__Problem statement__: With the line containing "io_pins: 65" as the start and the line containing "clk_pin_slew_ps: 60" as the end, transcribe that span of the entries below exactly, including both.

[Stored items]
### config.mk
export PLATFORM = sky130hd
export DESIGN_NAME = mm_apb_regs
export DESIGN_NICKNAME = d
export VERILOG_FILES = /design/src/rtl/mm_host_pkg.sv /design/src/rtl/mm_types_pkg.sv /design/src/rtl/mm_apb_regs.sv
export SDC_FILE = /design/constraint.sdc
export NUM_CORES = 1
export LEC_CHECK = 0
export CAP_MARGIN = 20
export CORE_AREA = 4 4 139 141
export CTS_BUF_LIST = sky130_fd_sc_hd__clkbuf_4 sky130_fd_sc_hd__clkbuf_8
export CTS_CLUSTER_SIZE = 30
export DETAILED_ROUTE_END_ITERATION = 16
export DIE_AREA = 0 0 143 145
export DONT_BUFFER_PORTS = 1
export PLACE_DENSITY = 0.34
export SYNTH_ARGS = -nofsm -noshare
export SYNTH_HDL_FRONTEND = slang
export SYNTH_SLANG_ARGS = --single-unit
### constraint.sdc
create_clock -name clk -period 2.8 [get_ports clk]
set_input_delay 0.56 -clock clk [delete_from_list [all_inputs] [get_ports clk]]
set_output_delay 0.56 -clock clk [all_outputs]
set_load 0.05 [all_outputs]
### src/rtl/mm_host_pkg.sv
package mm_host_pkg;

  localparam int APB_AW = 12;
  localparam int APB_DW = 32;

  // Requester side of the APB link
  typedef struct packed {
    logic              psel;
    logic              penable;
    logic              pwrite;
    logic [APB_AW-1:0] paddr;
    logic [APB_DW-1:0] pwdata;
  } apb_req_t;

  // Completer side
  typedef struct packed {
    logic              pready;
    logic              pslverr;
    logic [APB_DW-1:0] prdata;
  } apb_rsp_t;

  // Address regions, decoded from paddr[9:8]
  typedef enum logic [1:0] {
    REG_CTRL = 2'd0,
    MEM_A    = 2'd1,
    MEM_B    = 2'd2,
    MEM_C    = 2'd3
  } region_t;

  // Field positions inside paddr
  localparam int REGION_LSB = 8;
  localparam int WORD_LSB   = 3;
  localparam int HALF_BIT   = 2;
  localparam int OFS_W      = 8;

  // Register offsets and bit fields
  localparam logic [OFS_W-1:0] CTRL_OFS   = 8'h00;
  localparam logic [OFS_W-1:0] STATUS_OFS = 8'h04;
  localparam int CTRL_START_BIT  = 0;
  localparam int CTRL_KLEN_LSB   = 8;
  localparam int STATUS_BUSY_BIT = 0;
  localparam int STATUS_DONE_BIT = 1;

endpackage

### src/rtl/mm_types_pkg.sv
package mm_types_pkg;

  // Datapath sizing
  localparam int DATA_W    = 16;
  localparam int ARRAY_N   = 4;
  // 32-bit products plus 4 bits of headroom for 16 terms
  localparam int ACC_W     = 36;
  localparam int MEM_DEPTH = 16;
  localparam int ADDR_W    = $clog2(MEM_DEPTH);
  localparam int KLEN_W    = 5;

  // One matrix element
  typedef logic [DATA_W-1:0] lane_t;

  // One memory word, lane 0 sits in the low bits
  typedef struct packed {
    lane_t [ARRAY_N-1:0] lane;
  } row_word_t;

  // Per-lane write enables
  typedef logic [ARRAY_N-1:0] lane_mask_t;

  // Run sequencer states
  typedef enum logic [2:0] {
    IDLE,
    FEED,
    DRAIN,
    WRITE_BACK,
    DONE
  } seq_state_t;

endpackage
==> src/rtl/dcache_macros.svh <==
`ifndef DCACHE_MACROS_SVH
`define DCACHE_MACROS_SVH

// geometry of the two-way cache
`define DC_SETS     64
`define DC_WORDS    16

// set index field of the byte address
`define DC_IDX_LSB  6
`define DC_IDX_MSB  11

// word within the line
`define DC_OFS_LSB  2
`define DC_OFS_MSB  5

// tag runs from here up to bit 31
`define DC_TAG_LSB  12

`endif

==> src/rtl/dcache_pkg.sv <==
`include "dcache_macros.svh"

package dcache_pkg;

    typedef logic [31:0] addr_t;
    typedef logic [31:0] word_t;
    typedef logic [3:0]  strb_t;

    typedef logic [31-`DC_TAG_LSB:0]           tag_t;
    typedef logic [`DC_IDX_MSB-`DC_IDX_LSB:0]  index_t;
    typedef logic [`DC_OFS_MSB-`DC_OFS_LSB:0]  offset_t;
    typedef logic [`DC_WORDS*32-1:0]           line_t;

    // lookup sequencing
    typedef enum logic [1:0] {
        IDLE,
        LOOKUP,
        MISS_WAIT
    } ctrl_state_t;

endpackage

==> src/rtl/dcache_tag_array.sv <==
`timescale 1ns/1ns
`include "dcache_macros.svh"

module dcache_tag_array (
    input  logic                clk,
    input  logic                rst_n,
    input  dcache_pkg::index_t  rd_index_i,
    input  dcache_pkg::addr_t   req_addr_i,
    input  logic                victim_way_i,
    input  logic                refill_we_i,
    output logic                hit0_o,
    output logic                hit1_o,
    output logic                victim_valid_o,
    output dcache_pkg::tag_t    victim_tag_o
);

    dcache_pkg::tag_t    req_tag;
    dcache_pkg::index_t  wr_index;
    dcache_pkg::tag_t    rd_tag_q [2];
    logic                rd_valid_q [2];
    logic [1:0]          way_we;
    logic [1:0]          way_hit;

    assign req_tag  = req_addr_i[31:`DC_TAG_LSB];
    assign wr_index = req_addr_i[`DC_IDX_MSB:`DC_IDX_LSB];
    assign way_we   = {2{refill_we_i}} & (victim_way_i ? 2'b10 : 2'b01);

    for (genvar w = 0; w < 2; w++) begin : g_way
        dcache_pkg::tag_t     tag_mem [`DC_SETS];
        logic [`DC_SETS-1:0]  valid_q;

        always_ff @(posedge clk) begin
            if (way_we[w]) begin
                tag_mem[wr_index] <= req_tag;
            end
            rd_tag_q[w] <= tag_mem[rd_index_i];
        end

        always_ff @(posedge clk or negedge rst_n) begin
            if (!rst_n) begin
                valid_q       <= '0;
                rd_valid_q[w] <= 1'b0;
            end else begin
                if (way_we[w]) begin
                    valid_q[wr_index] <= 1'b1;
                end
                rd_valid_q[w] <= valid_q[rd_index_i];
            end
        end

        assign way_hit[w] = rd_valid_q[w] & (rd_tag_q[w] == req_tag);
    end

    assign hit0_o         = way_hit[0];
    assign hit1_o         = way_hit[1];
    assign victim_valid_o = victim_way_i ? rd_valid_q[1] : rd_valid_q[0];
    assign victim_tag_o   = victim_way_i ? rd_tag_q[1] : rd_tag_q[0];

    // a line is only ever installed in one way
    single_hit_a: assert property (@(posedge clk) disable iff (!rst_n)
        !(hit0_o && hit1_o));

endmodule

==> config.mk <==
export PLATFORM = sky130hd
export DESIGN_NAME = dcache_tag_array
export DESIGN_NICKNAME = d
export VERILOG_FILES = /design/src/rtl/dcache_pkg.sv /design/src/rtl/dcache_tag_array.sv
export VERILOG_INCLUDE_DIRS = /design/src /design/src/rtl
export SDC_FILE = /design/constraint.sdc
export NUM_CORES = 2
export LEC_CHECK = 0
export BUFFER_PORTS_ARGS = -buffer_cell sky130_fd_sc_hd__buf_2
export CORE_MARGIN = 2
export CORE_UTILIZATION = 55
export DETAILED_ROUTE_END_ITERATION = 12
export GPL_TIMING_DRIVEN = 0
export PLACE_DENSITY = 0.71
export SLEW_MARGIN = 20
export SYNTH_ARGS = -nofsm -noshare
export SYNTH_HDL_FRONTEND = slang
export SYNTH_SLANG_ARGS = --single-unit
==> constraint.sdc <==
create_clock -name clk -period 2.4 [get_ports clk]
set_input_delay 0.24 -clock clk [delete_from_list [all_inputs] [get_ports clk]]
set_output_delay 0.24 -clock clk [all_outputs]
set_load 0.1 [all_outputs]
==> metrics.yaml <==
status: "finished with violations"
cpPeakStageDelay_ps: 380
finalPower_mw: 101
rows: 159
synth_cell_types: 45
nets: 5237
yosysSeqAreaShare_pct: 77.5
arrival_ps: 2530
core-area_sq_um: 188000
crit_slowest_cell: "dfxtp_1"
skew_ps: 54.3
clockPowerShare_pct: 40.6
mostFrequentLayoutCell: "edfxtp_1"
cts_sinks: 2730
drc: 0
cts_tree: "built"
fp.dieH_microns: 440
cts_root_buf: "clkbuf_16"
criticalPathCategory: "reg -> out"
cellPowerDensity_nw_per_um2: 818
synth_ff_type: "edfxtp_1"
fmax_mhz: 361
grt_pass1_vias: 53800
grt_use_total_pct: 33.6
synth_edf_count: 2560
final_cell_count_no_fill: 7888
fin_crit_ps: 2770
power.switching_mw: 22.7
ys_warn_count: 0
crit_chain: "xor2_1 > nor4_1 > nand3_1 > nor4_4 > buf_6"
io_pins: 65
grt_pass1_wl_microns: 437000
grt_max_degree: 85
gp_congestion: 0.959
vias: 55000
finalWorstSetupSlack_ps: -373
pwr-share-seq_pct: 52.2
hold_class: "in -> reg"
syn_nets: 4620
post_route_cells_drive_above_1_share_pct: 36.9
clock_path_buffers: 4
clk_pin_slew_ps: 60
report.final.slew_viol_count: 0
grt-ovfl-total: 0
power_frac_comb_pct: 7.2
clk_latency_ps: 940
cts_buffers: 282
synth_cells: 4578
crit_family: "simple AND/OR/NAND/NOR gates"
reg2reg_depth: 5
worst_slew_pin_slew_ps: 1260
cp.depth: 5
antenna_left: 0
cp_num_buf_inv: 1
cp.required_ps: 2160
async_reset_ff_share_pct: 4.76
whs_ps: -9.35
htree_levels: 5
fin_crit_sh_pct: 116
p_int_mw: 78.6
slew_headroom_pct: 16.3
worstPathMaxFanout: 2
dieWidth_microns: 440
setup_violations: 41
avgSynthCellArea_sq_um: 22.8
dieArea_sq_um: 193000
cap_violations: 0
finalHoldViolations: 23
dp_cells: 7263
synth_area_sq_um: 104000
critical_path.startpoint_type: "flop"
endpoint_kind: "output pin"
final_cell_mix: "edfxtp_1 (2560), mux4_2 (700), clkbuf_16 (288)"
ir_drop_uv: 710
area_growth_pct: 18.7
io_buffers: 46
ys_ff_latch: 2730
drtIter0Drc: 10300
p_leak_nw: 40.5
start_util_pct: 55.5
post-route-util_pct: 65.8
holdPathStages: 2
drt_pass1_iterations: 8
viasPerCell: 6.98
hpwl_microns: 201000
rsz0062_at_grt: "true"
wl_per_cell_microns: 40.8
finalWirelength_microns: 322000
violations: "negative hold slack, negative setup slack"
sw_frac_of_total_pct: 22.4
antenna_found_initial: 32
## layout make-up
type	instances	area, sq um
Multi-Input combinational cell	1607	23700
Buffer	241	1470
Timing Repair Buffer	326	6200
Tap cell	2495	3120
Antenna cell	10	25.0
Clock inverter	99	717
Fill cell	11700	64300
Inverter	7	28.8
Clock buffer	373	7690
Sequential cell	2730	80900
## final timing paths
path	startpoint	to	slack [ps]
worst max-delay path	rd_tag_q[0][10]	hit0_o	-370
min in group asynchronous	rst_n	g_way[0].valid_q[56]	420
max in group asynchronous	rst_n	g_way[1].valid_q[9]	1500
worst min register to register	g_way[0].valid_q[58]	g_way[0].valid_q[58]	460
worst min-delay path	req_addr_i[28]	g_way[0].tag_mem[32][16]	-9
worst max register to register	g_way[0].tag_mem[13][8]	rd_tag_q[0][8]	0
## synthesized netlist by cell type (3+ instances only)
master    instances  share of area, %
edfxtp_1       2560                74
mux4_2          700                15
mux2i_1         164               1.6
nor2_1          138              0.50
or2_2           135              0.81
dfrtp_1         130               3.1
clkbuf_1        105              0.38
mux2_2           88              0.95
buf_2            81              0.39
nand2_1          52              0.19
o22ai_1          51              0.31
a22oi_1          49              0.35
a221oi_1         46              0.39
dfxtp_1          40              0.77
buf_1            26             0.093
xnor2_1          24              0.20
a21oi_1          19             0.091
o21ai_0          19             0.091
buf_4            16              0.12
xor2_1           16              0.13
buf_6            15              0.16
a31oi_1          13             0.078
a22o_1           12              0.10
nand3_1          11             0.053
nor2b_1           8             0.048
nand2b_1          7             0.042
and3_1            6             0.036
inv_1             6             0.022
nand3b_1          6             0.043
nand4_1           6             0.036
nor4_1            6             0.036
or3b_2            4             0.034
a211oi_1          3             0.022
## repair_timing
item                                     CTS  global route
endpoints found under the setup margin   834           182
hold endpoints to repair                1153             0
cloned                                     8             1
pin swaps                                 32             5
resized for setup                        158            39
buffers inserted                          36             9
hold buffers                              91             0
## worst reg2reg max path, cell delays in order, from the launching register on
cell and delay [ps]:
edfxtp_1 370, mux4_2 470, a22o_1 270, a221oi_1 430
a22oi_2 330, and3_1 380
## per-stage QoR
stage | hold WS (ps) | setup slack [ps] | area (sq um) | setup TNS (ps)
6_report | -9.35 | -373 | 124000 | -3000
5_1_grt | 7.78 | -414 | 124000 | -807
4_1_cts | 6.00 | -344 | 124000 | -629
3_5_place_dp | 231 | -2010 | 112000 | -2049360
3_3_place_gp | 445 | -2670 | 108000 | -4868610
2_1_floorplan | -55.6 | -252 | 104000 | -193580
## layer usage
layer	global-route usage, %	up-vias	share of wire (%)
met4	17.7	12	6.6
met2	48.7	4645	44
met3	12.4	991	15
met5	0	-	0.087
li1	-	20600	-
met1	44.9	28800	34
## cells by family (layout without fill, tap and decap cells)
kind of cell	Yosys count	count (layout)	share of synthesized area, %
simple gates	388	397	1.88
mux	952	952	17.6
xor+xnor	40	40	0.336
other cells	0	10	0
buf+inv	250	1046	1.16
compound gates	218	218	1.48
flops	2730	2730	77.5
## flip-flops by register name, indices dropped and copies added, names as in the netlist
| signal | cells |
|---|---|
| rd_valid_q | 2 |
| g_way.tag_mem | 2560 |
| g_way.valid_q | 128 |
| rd_tag_q | 40 |
## power by group through the flow
stage / registers (mW) / logic, mW / clock network (mW)
after global routing: 52.9 / 7.42 / 42.9
after global placement: 53.9 / 6.10 / 0
after CTS: 52.9 / 7.05 / 41.1
final: 52.9 / 7.30 / 41.1
after floorplan: 53.8 / 3.48 / 0
after detailed placement: 53.9 / 6.47 / 0
(Power assumes the default switching activity.)
$ cat src/rtl/dcache_ctrl.sv
`timescale 1ns/1ns
`include "dcache_macros.svh"

module dcache_ctrl (
    input  logic                clk,
    input  logic                rst_n,
    input  logic                req_i,
    input  dcache_pkg::addr_t   addr_i,
    input  dcache_pkg::strb_t   strb_i,
    input  dcache_pkg::word_t   wdata_i,
    input  logic                hit0_i,
    input  logic                hit1_i,
    input  logic                victim_valid_i,
    input  logic                refill_valid_i,
    output logic                ready_o,
    output logic                resp_valid_o,
    output logic                miss_o,
    output logic                wb_valid_o,
    output dcache_pkg::index_t  rd_index_o,
    output dcache_pkg::addr_t   req_addr_o,
    output dcache_pkg::strb_t   req_strb_o,
    output dcache_pkg::word_t   req_wdata_o,
    output logic                victim_way_o,
    output logic                store_we_o,
    output logic                hit_way_o,
    output logic                refill_we_o
);

    dcache_pkg::ctrl_state_t state_q;
    dcache_pkg::ctrl_state_t state_d;
    dcache_pkg::addr_t       req_addr_q;
    dcache_pkg::strb_t       req_strb_q;
    dcache_pkg::word_t       req_wdata_q;
    dcache_pkg::index_t      req_index;
    logic [`DC_SETS-1:0]     lru_q;
    logic [`DC_SETS-1:0]     dirty_q [2];
    logic                    hit;
    logic                    accept;

    assign req_index    = req_addr_q[`DC_IDX_MSB:`DC_IDX_LSB];
    assign hit          = hit0_i | hit1_i;
    assign accept       = req_i & ready_o;
    assign hit_way_o    = hit1_i;
    // lru bit names the way to replace next
    assign victim_way_o = lru_q[req_index];

    assign rd_index_o   = accept ? addr_i[`DC_IDX_MSB:`DC_IDX_LSB] : req_index;
    assign req_addr_o   = req_addr_q;
    assign req_strb_o   = req_strb_q;
    assign req_wdata_o  = req_wdata_q;

    assign store_we_o   = (state_q == dcache_pkg::LOOKUP) & hit & (|req_strb_q);
    assign wb_valid_o   = miss_o & victim_valid_i & dirty_q[victim_way_o][req_index];

    ////////////////////////////////////////////////////////////////////////////
    // state machine
    ////////////////////////////////////////////////////////////////////////////
    always_comb begin
        state_d      = state_q;
        ready_o      = 1'b1;
        resp_valid_o = 1'b0;
        miss_o       = 1'b0;
        refill_we_o  = 1'b0;
        case (state_q)
            dcache_pkg::IDLE: begin
                if (req_i) begin
                    state_d = dcache_pkg::LOOKUP;
                end
            end
            dcache_pkg::LOOKUP: begin
                if (hit) begin
                    resp_valid_o = 1'b1;
                    if (!req_i) begin
                        state_d = dcache_pkg::IDLE;
                    end
                end else begin
                    ready_o = 1'b0;
                    miss_o  = 1'b1;
                    state_d = dcache_pkg::MISS_WAIT;
                end
            end
            dcache_pkg::MISS_WAIT: begin
                ready_o = 1'b0;
                if (refill_valid_i) begin
                    resp_valid_o = 1'b1;
                    refill_we_o  = 1'b1;
                    state_d      = dcache_pkg::IDLE;
                end
            end
            default: state_d = dcache_pkg::IDLE;
        endcase
    end

    always_ff @(posedge clk or negedge rst_n) begin
        if (!rst_n) begin
            state_q <= dcache_pkg::IDLE;
        end else begin
            state_q <= state_d;
        end
    end

    always_ff @(posedge clk) begin
        if (accept) begin
            req_addr_q  <= addr_i;
            req_strb_q  <= strb_i;
            req_wdata_q <= wdata_i;
        end
    end

    // replacement and dirty tracking
    always_ff @(posedge clk or negedge rst_n) begin
        if (!rst_n) begin
            lru_q      <= '0;
            dirty_q[0] <= '0;
            dirty_q[1] <= '0;
        end else if (refill_we_o) begin
            lru_q[req_index]                  <= ~lru_q[req_index];
            dirty_q[victim_way_o][req_index] <= |req_strb_q;
        end else if (state_q == dcache_pkg::LOOKUP && hit) begin
            lru_q[req_index] <= hit0_i;
            if (store_we_o) begin
                dirty_q[hit_way_o][req_index] <= 1'b1;
            end
        end
    end

    // memory may only answer an outstanding miss
    refill_in_wait_a: assert property (@(posedge clk) disable iff (!rst_n)
        refill_valid_i |-> state_q == dcache_pkg::MISS_WAIT);

    one_writer_a: assert property (@(posedge clk) disable iff (!rst_n)
        !(store_we_o && refill_we_o));

endmodule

__Solution for this exercise__:
io_pins: 65
grt_pass1_wl_microns: 437000
grt_max_degree: 85
gp_congestion: 0.959
vias: 55000
finalWorstSetupSlack_ps: -373
pwr-share-seq_pct: 52.2
hold_class: "in -> reg"
syn_nets: 4620
post_route_cells_drive_above_1_share_pct: 36.9
clock_path_buffers: 4
clk_pin_slew_ps: 60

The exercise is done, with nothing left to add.